What is expected: Among the entries that follow, the required portion opens with the line containing "multi-input cells: 202 / 1697 / 0.2963" and closes with the line containing "wb_dat_o[16] | 1 |". Give that portion again exactly, and nothing else.

Stored data entries:
=== Begin Enclosure ===

**config.mk**
```make
export PLATFORM = sky130hd
export DESIGN_NAME = wb_burst_master
export DESIGN_NICKNAME = d
export VERILOG_FILES = /design/src/rtl/wb_burst_master.sv
export SDC_FILE = /design/constraint.sdc
export NUM_CORES = 1
export LEC_CHECK = 0
export BUFFER_PORTS_ARGS = -buffer_cell sky130_fd_sc_hd__buf_4
export CAP_MARGIN = 25
export CORE_UTILIZATION = 48
export DETAILED_ROUTE_END_ITERATION = 6
export PLACE_DENSITY = 0.86
export SLEW_MARGIN = 20
export SYNTH_ARGS = -nofsm -noshare
export SYNTH_HDL_FRONTEND = slang
export SYNTH_SLANG_ARGS = --single-unit
```
**constraint.sdc**
```tcl
create_clock -name wb_clk_i -period 3.5 [get_ports wb_clk_i]
set_clock_uncertainty 0.05 [all_clocks]
set_input_delay 0.35 -clock wb_clk_i [delete_from_list [all_inputs] [get_ports wb_clk_i]]
set_output_delay 0.35 -clock wb_clk_i [all_outputs]
set_load 0.01 [all_outputs]
```
**src/rtl/wb_burst_master.sv**
```systemverilog
// wb_burst_master: Wishbone classic-cycle initiator that moves a block of consecutive words
// between local valid/ready streams and a Wishbone responder. Each word is one single-beat
// transfer; wb_cyc_o is held high for the whole burst. A beat that sees no ack for TIMEOUT_CYC
// stb-high cycles aborts the burst.
//
// Ports:
//   wb_clk_i, rst                         clock, asynchronous active-high reset
//   cmd_valid/cmd_ready, cmd_we,
//   cmd_addr, cmd_len                     command: direction, start word address, words-1
//   wdata_valid/wdata_ready, wdata        write-data stream into the master
//   rdata_valid/rdata_ready, rdata        read-data stream out of the master
//   wb_cyc_o, wb_stb_o, wb_we_o,
//   wb_adr_o, wb_dat_o, wb_sel_o          Wishbone initiator outputs
//   wb_dat_i, wb_ack_i                    Wishbone responder data and acknowledge
//   busy, done, err                       status: not idle, completion pulse, abort pulse
module wb_burst_master #(
  parameter int unsigned ADDR_WD     = 8,
  parameter int unsigned DATA_WD     = 32,
  parameter int unsigned TIMEOUT_CYC = 15
) (
  input  logic                 wb_clk_i,
  input  logic                 rst,
  input  logic                 cmd_valid,
  output logic                 cmd_ready,
  input  logic                 cmd_we,
  input  logic [ADDR_WD-1:0]   cmd_addr,
  input  logic [ADDR_WD-1:0]   cmd_len,
  input  logic                 wdata_valid,
  output logic                 wdata_ready,
  input  logic [DATA_WD-1:0]   wdata,
  output logic                 rdata_valid,
  input  logic                 rdata_ready,
  output logic [DATA_WD-1:0]   rdata,
  output logic                 wb_cyc_o,
  output logic                 wb_stb_o,
  output logic                 wb_we_o,
  output logic [ADDR_WD-1:0]   wb_adr_o,
  output logic [DATA_WD-1:0]   wb_dat_o,
  output logic [DATA_WD/8-1:0] wb_sel_o,
  input  logic [DATA_WD-1:0]   wb_dat_i,
  input  logic                 wb_ack_i,
  output logic                 busy,
  output logic                 done,
  output logic                 err
);

  localparam int unsigned SelWd = DATA_WD / 8;
  localparam logic [7:0] TmoMax = 8'(TIMEOUT_CYC);
  localparam logic [ADDR_WD-1:0] AdrOne = {{(ADDR_WD-1){1'b0}}, 1'b1};

  typedef enum logic [1:0] {StIdle, StWdat, StReq, StRdout} state_e;

  state_e             r_state;
  logic               r_we;
  logic [ADDR_WD-1:0] r_adr;
  logic [ADDR_WD-1:0] r_rem;
  logic [DATA_WD-1:0] r_dat_o;
  logic [DATA_WD-1:0] r_rdata;
  logic [7:0]         r_tmo;
  logic               r_done;
  logic               r_err;
  logic               w_advance;

  // Beat accepted on this edge: write acked, or read word taken by the consumer.
  assign w_advance = ((r_state == StReq) && wb_ack_i && r_we) ||
                     ((r_state == StRdout) && rdata_ready);

  always_ff @(posedge wb_clk_i or posedge rst) begin
    if (rst) begin
      r_state <= StIdle;
      r_we    <= 1'b0;
      r_adr   <= '0;
      r_rem   <= '0;
      r_dat_o <= '0;
      r_rdata <= '0;
      r_tmo   <= 8'd1;
      r_done  <= 1'b0;
      r_err   <= 1'b0;
    end else begin
      r_done <= 1'b0;
      r_err  <= 1'b0;
      // Outside REQ the timeout count is parked at 1, so each beat starts counting from 1.
      if (r_state != StReq) r_tmo <= 8'd1;

      unique case (r_state)
        StIdle: begin
          if (cmd_valid) begin
            r_adr   <= cmd_addr;
            r_rem   <= cmd_len;
            r_we    <= cmd_we;
            r_state <= cmd_we ? StWdat : StReq;
          end
        end
        StWdat: begin
          if (wdata_valid) begin
            r_dat_o <= wdata;
            r_state <= StReq;
          end
        end
        StReq: begin
          if (wb_ack_i) begin
            if (!r_we) begin
              r_rdata <= wb_dat_i;
              r_state <= StRdout;
            end
          end else if (r_tmo == TmoMax) begin
            // Abort: remaining words are dropped and no more wdata is taken.
            r_err   <= 1'b1;
            r_state <= StIdle;
          end else begin
            r_tmo <= r_tmo + 8'd1;
          end
        end
        StRdout: ;
        default: r_state <= StIdle;
      endcase

      if (w_advance) begin
        if (r_rem == '0) begin
          r_done  <= 1'b1;
          r_state <= StIdle;
        end else begin
          r_adr   <= r_adr + AdrOne;
          r_rem   <= r_rem - AdrOne;
          r_state <= r_we ? StWdat : StReq;
        end
      end
    end
  end

  // Leaving REQ always passes through WDAT, RDOUT or IDLE, so stb drops after every ack.
  assign cmd_ready   = (r_state == StIdle);
  assign busy        = (r_state != StIdle);
  assign wb_cyc_o    = (r_state != StIdle);
  assign wb_stb_o    = (r_state == StReq);
  assign wdata_ready = (r_state == StWdat);
  assign rdata_valid = (r_state == StRdout);
  assign wb_sel_o    = {SelWd{wb_stb_o}};
  assign wb_we_o     = r_we;
  assign wb_adr_o    = r_adr;
  assign wb_dat_o    = r_dat_o;
  assign rdata       = r_rdata;
  assign done        = r_done;
  assign err         = r_err;

endmodule

```
; Word level (Yosys, flattened, before mapping)
; Index checks and enable logic that the tools add are counted.
[totals]
word_cells = 61
regBits = 93
output_inout_bits = 85
inputBits = 87
[op_classes]
reduce_logical = 12
bitwise_logic = 1
eq_ne = 9
mux = 27
add_sub_neg = 3
[op_table]
columns = cell, n
row1 = $mux 8, 12
row2 = $mux 2, 9
row3 = $add 8x1->8 const B, 2
row4 = $eq 8x4->1 const B, 1
row5 = $logic_not 8->1, 1
row6 = $sub 8x1->8 const B, 1
row7 = $ne 3x2->1 const B, 2
row8 = $pmux 2 s3, 1
row9 = $mux 1, 5
row10 = $reduce_and 5->1, 1
row11 = $eq 2x2->1 const B, 2
row12 = $ne 4x1->1 const B, 1
row13 = $ne 4x3->1 const B, 1
row14 = $reduce_and 2->1, 2
row15 = $reduce_bool 4->1, 1
row16 = $logic_and 1x1->1, 3
row17 = $reduce_and 3->1, 1
row18 = $eq 2x1->1 const B, 1
row19 = $logic_not 2->1, 1
row20 = $ne 2x2->1 const B, 1
row21 = $reduce_bool 2->1, 1
row22 = $logic_or 1x1->1, 1
row23 = $not 1->1, 1

; Depth between registers and ports, before layout
[logic_depth]
ltp_word = 6
ltp_mapped = 8
ltp_nobuf = 6

; Worst setup path before layout
; No wires, ideal clock.
[synth_timing]
path_kind = register to register
startpoint = register r_rem[0]
endpoint = register r_rem[7]
path_slack_ps = 1186
required_time_ps = 3324
arrival_ps = 2138
period_less_slack_ps = 2314
path_buffers = 1
path_stages_with_launch = 8
setup_time_ps = 126
cell_sequence = dfrtp_1 inv_1 ha_1 or4b_4 o41a_1 buf_6 mux2_4 a221o_1
[synth_between]
elab_chain_cells = 3
elab_cells_between_ends = 4
cone_classes = 1 x add/sub / 2 x mux / 1 x reduce/logical
[synth_lines]
columns = element, line
row1 = start: declaration, 56  ; logic [ADDR_WD-1:0] r_rem;
row2 = start signal: assignment, 89  ; r_rem <= cmd_len;
row3 = start signal: assignment, 124  ; r_rem <= r_rem - AdrOne;
row4 = $sub 8x1->8 / $logic_not 8->1 (equally long branches), "124, 119"
row5 = $mux 8 (*), 119  ; if (r_rem == '0) begin
row6 = $mux 8 (*), 118  ; if (w_advance) begin
; Every way passes the cells marked *; elsewhere a longest branch is shown, timed or not.
; A chain may end at the register's enable or synchronous reset.

; Worst setup path after layout
[layout_timing]
startpoint = register r_state[0]
endpoint = register r_rem[7]
[layout_between]
elab_chain_cells = 5
elab_cells_between_ends = 10
cone_classes = 2 x eq/ne / 3 x mux / 5 x reduce/logical
[layout_lines]
columns = element, line
row1 = start: declaration, 53  ; state_e r_state;
row2 = start signal: assignment, 70  ; r_state <= StIdle;
row3 = start signal: assignment, 91  ; r_state <= cmd_we ? StWdat : StReq;
row4 = start signal: assignment, 97  ; r_state <= StReq;
row5 = $eq 2x2->1, 65  ; assign w_advance = ((r_state == StReq) && wb_ack_i && r_we) ||
row6 = $logic_and 1x1->1 (2 in a row), 65
row7 = $logic_or 1x1->1, 65
row8 = $mux 8 (*), 118
; Marks and branches as above.

==> results_tabular.tex <==
\begin{tabular}{lr}
\hline
Metric & Value \\
\hline
\multicolumn{2}{l}{\textbf{Pwr}} \\
Switching Share & 0.3522 \\
Standby leakage power & 2.733 nW \\
Flop pwr share & 0.389 \\
Internal cell power & 3.255 mW \\
Pwr dens & 877.5 nW/um\^{}2 \\
Net switching power figure & 1.770 mW \\
Share of power burned in combinational logic & 0.468 \\
Maximum vdd ir drop & 492.1 uV \\
Part of the power in the clock network & 0.143 \\
\multicolumn{2}{l}{\textbf{Clock network}} \\
Sinks on the clock net & 93 \\
Post-cts resize count & 0 \\
\# H-tree levels & 3 \\
Clk pin slew, worst setup/hold paths & 0.09 ns \\
Cts bufs inserted & 9 \\
Number of hold-repair buffers added at the cts stage & 0 \\
Post CTS Setup Buffer Count & 0 \\
Clock insertion delay at the later pin of the skew report & 0.34 ns \\
Clock buffer depth & 2 \\
CTS tree & built \\
Root buf cell & clkbuf\_8 \\
\multicolumn{2}{l}{\textbf{Routing}} \\
Vias per cell & 5.323 \\
Detailed-route via count & 3210 \\
DRT iter0 DRCs & 123 \\
Detailed-router iteration count before antenna repair & 4 \\
Number of remaining DRC errors & 0 \\
Routed len/inst & 16.15 um \\
Final WL & 9739 um \\
Antenna Nets Post-Route & 0 \\
\multicolumn{2}{l}{\textbf{Global route}} \\
Global-route total usage across every layer & 0.2144 \\
Vias in the first global route & 3125 \\
Remaining global-route overflow & 0 \\
Initial antenna violation count & 0 \\
Largest net degree at the start of global routing & 51 \\
Wire length of the first global-routing pass & 14790 um \\
\multicolumn{2}{l}{\textbf{Synthesis}} \\
Post-synthesis instance area & 4163 um\^{}2 \\
Count of distinct cell types in the synthesized netlist & 51 \\
Sequential area share after synthesis & 0.5594 \\
Post-synthesis register bit count & 93 \\
Number of enable-type register cells in the synthesized netlist & 0 \\
Mean Syn Cell Area & 12.85 um\^{}2 \\
Count of warnings emitted by yosys & 0 \\
Share of async-settable or async-resettable flops after synthesis & 1.000 \\
Cells after synthesis & 324 \\
Post-synth top flop & dfrtp\_1 \\
Total nets after synthesis & 418 \\
\multicolumn{2}{l}{\textbf{Floorplanning}} \\
Die H & 95.13 um \\
Cell row count & 33 \\
Die Area & 9049 um\^{}2 \\
Die width & 95.13 um \\
Core area & 8299 um\^{}2 \\
Starting Density & 0.5016 \\
Number of top-level pins & 172 \\
\multicolumn{2}{l}{\textbf{Worst setup path}} \\
CP max-delay cell & ha\_1 \\
Slowest Stage Delay on Critical Path & 0.48 ns \\
Critical path data arrival time & 2.86 ns \\
Internal reg-to-reg setup slack & 0.82 ns \\
Startpoint Class & register \\
Kind of end point of the critical path & register \\
Type of the setup path with the least slack & register to register \\
Crit path required time & 3.68 ns \\
Critical Path Fanout Max & 19 \\
Series of cell instances along the critical path & inv\_1, ha\_1, a32o\_1, o41a\_1, buf\_4, mux2\_4, a221o\_1 \\
\multicolumn{2}{l}{\textbf{STA}} \\
Setup repair after global routing missed its margin & false \\
Share of the cycle needed by the critical path after routing & 0.7662 \\
Setup violators final & 0 \\
Worst Slack Setup Final & 0.8181 ns \\
Worst slew margin relative to its limit & 0.4427 \\
Post-layout minimum cycle time & 2.682 ns \\
Final sum of negative setup slack & 0 ns \\
Final Hold Fails & 0 \\
Total count of max-transition violations in the final report & 0 \\
Worst Max-Slew Pin Slew & 0.8350 ns \\
Peak Freq & 372.9 MHz \\
\multicolumn{2}{l}{\textbf{Layout}} \\
Non-filler instance count after layout & 603 \\
Fraction of layout cells with a size suffix above 1 & 0.5442 \\
Final-stage net count & 587 \\
Fill cell total of the finished layout & 617 \\
Synthesis-to-finish area growth & 37.54\% \\
Total inserted antenna cells & 0 \\
\multicolumn{2}{l}{\textbf{Status}} \\
Result of the run & finished, final reports clean \\
\multicolumn{2}{l}{\textbf{Placed design}} \\
Worst slack at placement & 0.8512 ns \\
Detail Placement HPWL & 7293 um \\
Weighted congestion reported at the end of routability-driven placement & 0.8472 \\
Count of buffers inserted at the top-level ports & 171 \\
Number of cells in the design after placement & 587 \\
\multicolumn{2}{l}{\textbf{Run}} \\
Number of maximum-capacitance constraint violations & 0 \\
\multicolumn{2}{l}{\textbf{Hold path}} \\
HP Class & primary input to asynchronous set/reset pin \\
\hline
\end{tabular}
==> registers in the layout (all words and copies together) (netlist names) <==
signal	count
r_rem	8
rdata	32
done	1
wb_dat_o	32
wb_adr_o	8
err	1
r_state	2
wb_we_o	1
r_tmo	8
==> power groups by stage <==
stage               Combinational [mW]  Sequential [mW]  Clock, mW
floorplan                         1.16             2.10          0
global placement                  2.29             1.93          0
detailed placement                2.38             1.97          0
CTS                               2.38             1.95      0.740
global route                      2.56             2.01      0.784
finish                            2.35             1.95      0.719
==> metal layers <==
layer,global-route usage,vias to the layer above,part of all wire
li1,-,1508,-
met1,0.2701,1546,0.42
met2,0.3685,143,0.50
met3,0.03748,13,0.069
met4,0.07955,0,0.013
met5,0,-,0
==> cells by family after synthesis <==
logic type      Yosys count  synth area share
flops                    93            0.5594
simple gates             73           0.08807
compound gates           43           0.08657
mux                      76            0.2056
buf+inv                  29           0.03306
xor+xnor                  3          0.006313
fa+ha+maj                 7           0.02104
==> final cells by class <==
type / count / area [um^2] / share of cell area
flip-flops and latches: 93 / 2328 / 0.4067
multi-input cells: 202 / 1697 / 0.2963
repair buffers: 177 / 1329 / 0.2321
clock buffers: 11 / 141.4 / 0.02469
well taps: 105 / 131.4 / 0.02295
clock inverters: 5 / 60.06 / 0.01049
inverters: 10 / 38.79 / 0.006774
==> cell usage after synthesis (all sizes together), types with 2 or more instances <==
cell type / instances / share of area
mux2i: 6 / 0.014
a221o: 4 / 0.0096
nor2: 11 / 0.0099
nor3b: 2 / 0.0036
dfrtp: 92 / 0.55
and3: 5 / 0.0075
a211oi: 3 / 0.0054
nand3: 10 / 0.012
clkbuf: 7 / 0.0063
a31oi: 2 / 0.0030
or3: 4 / 0.0060
o221a: 6 / 0.016
a21oi: 7 / 0.0084
ha: 7 / 0.021
nand2: 22 / 0.020
inv: 10 / 0.0090
xnor2: 3 / 0.0063
nor4: 3 / 0.0045
o21ai: 5 / 0.0060
mux2: 70 / 0.19
buf: 12 / 0.018
nor3: 9 / 0.011
==> path summary, 6_finish.rpt <==
| kind | start | endpoint | depth (start not counted) |
|---|---|---|---|
| max in group asynchronous | rst | r_tmo[0] | 3 |
| max reg2reg | r_state[0] | r_rem[7] | 7 |
| max | r_state[0] | r_rem[7] | 7 |
| min | rst | rdata[9] | 2 |
| min reg2reg | wb_dat_o[16] | wb_dat_o[16] | 1 |
| min in group wb_clk_i | cmd_we | wb_we_o | 3 |
==> per-stage QoR <==
stage               total power, mW    util  hold slack (ns)  instance area, um^2
floorplan                     3.255       -           0.4054                 4163
global placement              4.223  0.6656           0.4369                 5524
detailed placement            4.344  0.6656           0.4448                 5524
CTS                           5.063  0.6899          0.09871                 5725
global route                  5.360  0.6899           0.1374                 5725
finish                        5.024  0.6899          0.08699                 5725
==> cells in the final DEF, fill, tap and decap left out, drive strengths merged, types with 2 or more instances in the layout <==
cell type,netlist,layout
nand2,22,22
ha,7,7
nor3b,2,2
a211oi,3,3
a21oi,7,7
nor4,3,3
and3,5,5
nor2,11,11
clkinv,0,4
clkbuf,7,11
nor3,9,9
mux2i,6,6
a221o,4,4
o221a,6,6
inv,10,9
dfrtp,92,92
mux2,70,70
xnor2,3,3
nand3,10,10
o21ai,5,5
buf,12,177
a31oi,2,2
or3,4,4
==> critical path: cells and delay by family (launching register included) <==
family / cells / cell delay [ns]
buffers and inverters: 2 / 0.35
adders and majority gates: 1 / 0.48
muxes: 1 / 0.33
DFF: 1 / 0.42
AOI/OAI and AO/OA: 3 / 0.93
Note: power is estimated with default switching activity, not from simulation.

=== End Enclosure ===

Task result:
multi-input cells: 202 / 1697 / 0.2963
repair buffers: 177 / 1329 / 0.2321
clock buffers: 11 / 141.4 / 0.02469
well taps: 105 / 131.4 / 0.02295
clock inverters: 5 / 60.06 / 0.01049
inverters: 10 / 38.79 / 0.006774
==> cell usage after synthesis (all sizes together), types with 2 or more instances <==
cell type / instances / share of area
mux2i: 6 / 0.014
a221o: 4 / 0.0096
nor2: 11 / 0.0099
nor3b: 2 / 0.0036
dfrtp: 92 / 0.55
and3: 5 / 0.0075
a211oi: 3 / 0.0054
nand3: 10 / 0.012
clkbuf: 7 / 0.0063
a31oi: 2 / 0.0030
or3: 4 / 0.0060
o221a: 6 / 0.016
a21oi: 7 / 0.0084
ha: 7 / 0.021
nand2: 22 / 0.020
inv: 10 / 0.0090
xnor2: 3 / 0.0063
nor4: 3 / 0.0045
o21ai: 5 / 0.0060
mux2: 70 / 0.19
buf: 12 / 0.018
nor3: 9 / 0.011
==> path summary, 6_finish.rpt <==
| kind | start | endpoint | depth (start not counted) |
|---|---|---|---|
| max in group asynchronous | rst | r_tmo[0] | 3 |
| max reg2reg | r_state[0] | r_rem[7] | 7 |
| max | r_state[0] | r_rem[7] | 7 |
| min | rst | rdata[9] | 2 |
| min reg2reg | wb_dat_o[16] | wb_dat_o[16] | 1 |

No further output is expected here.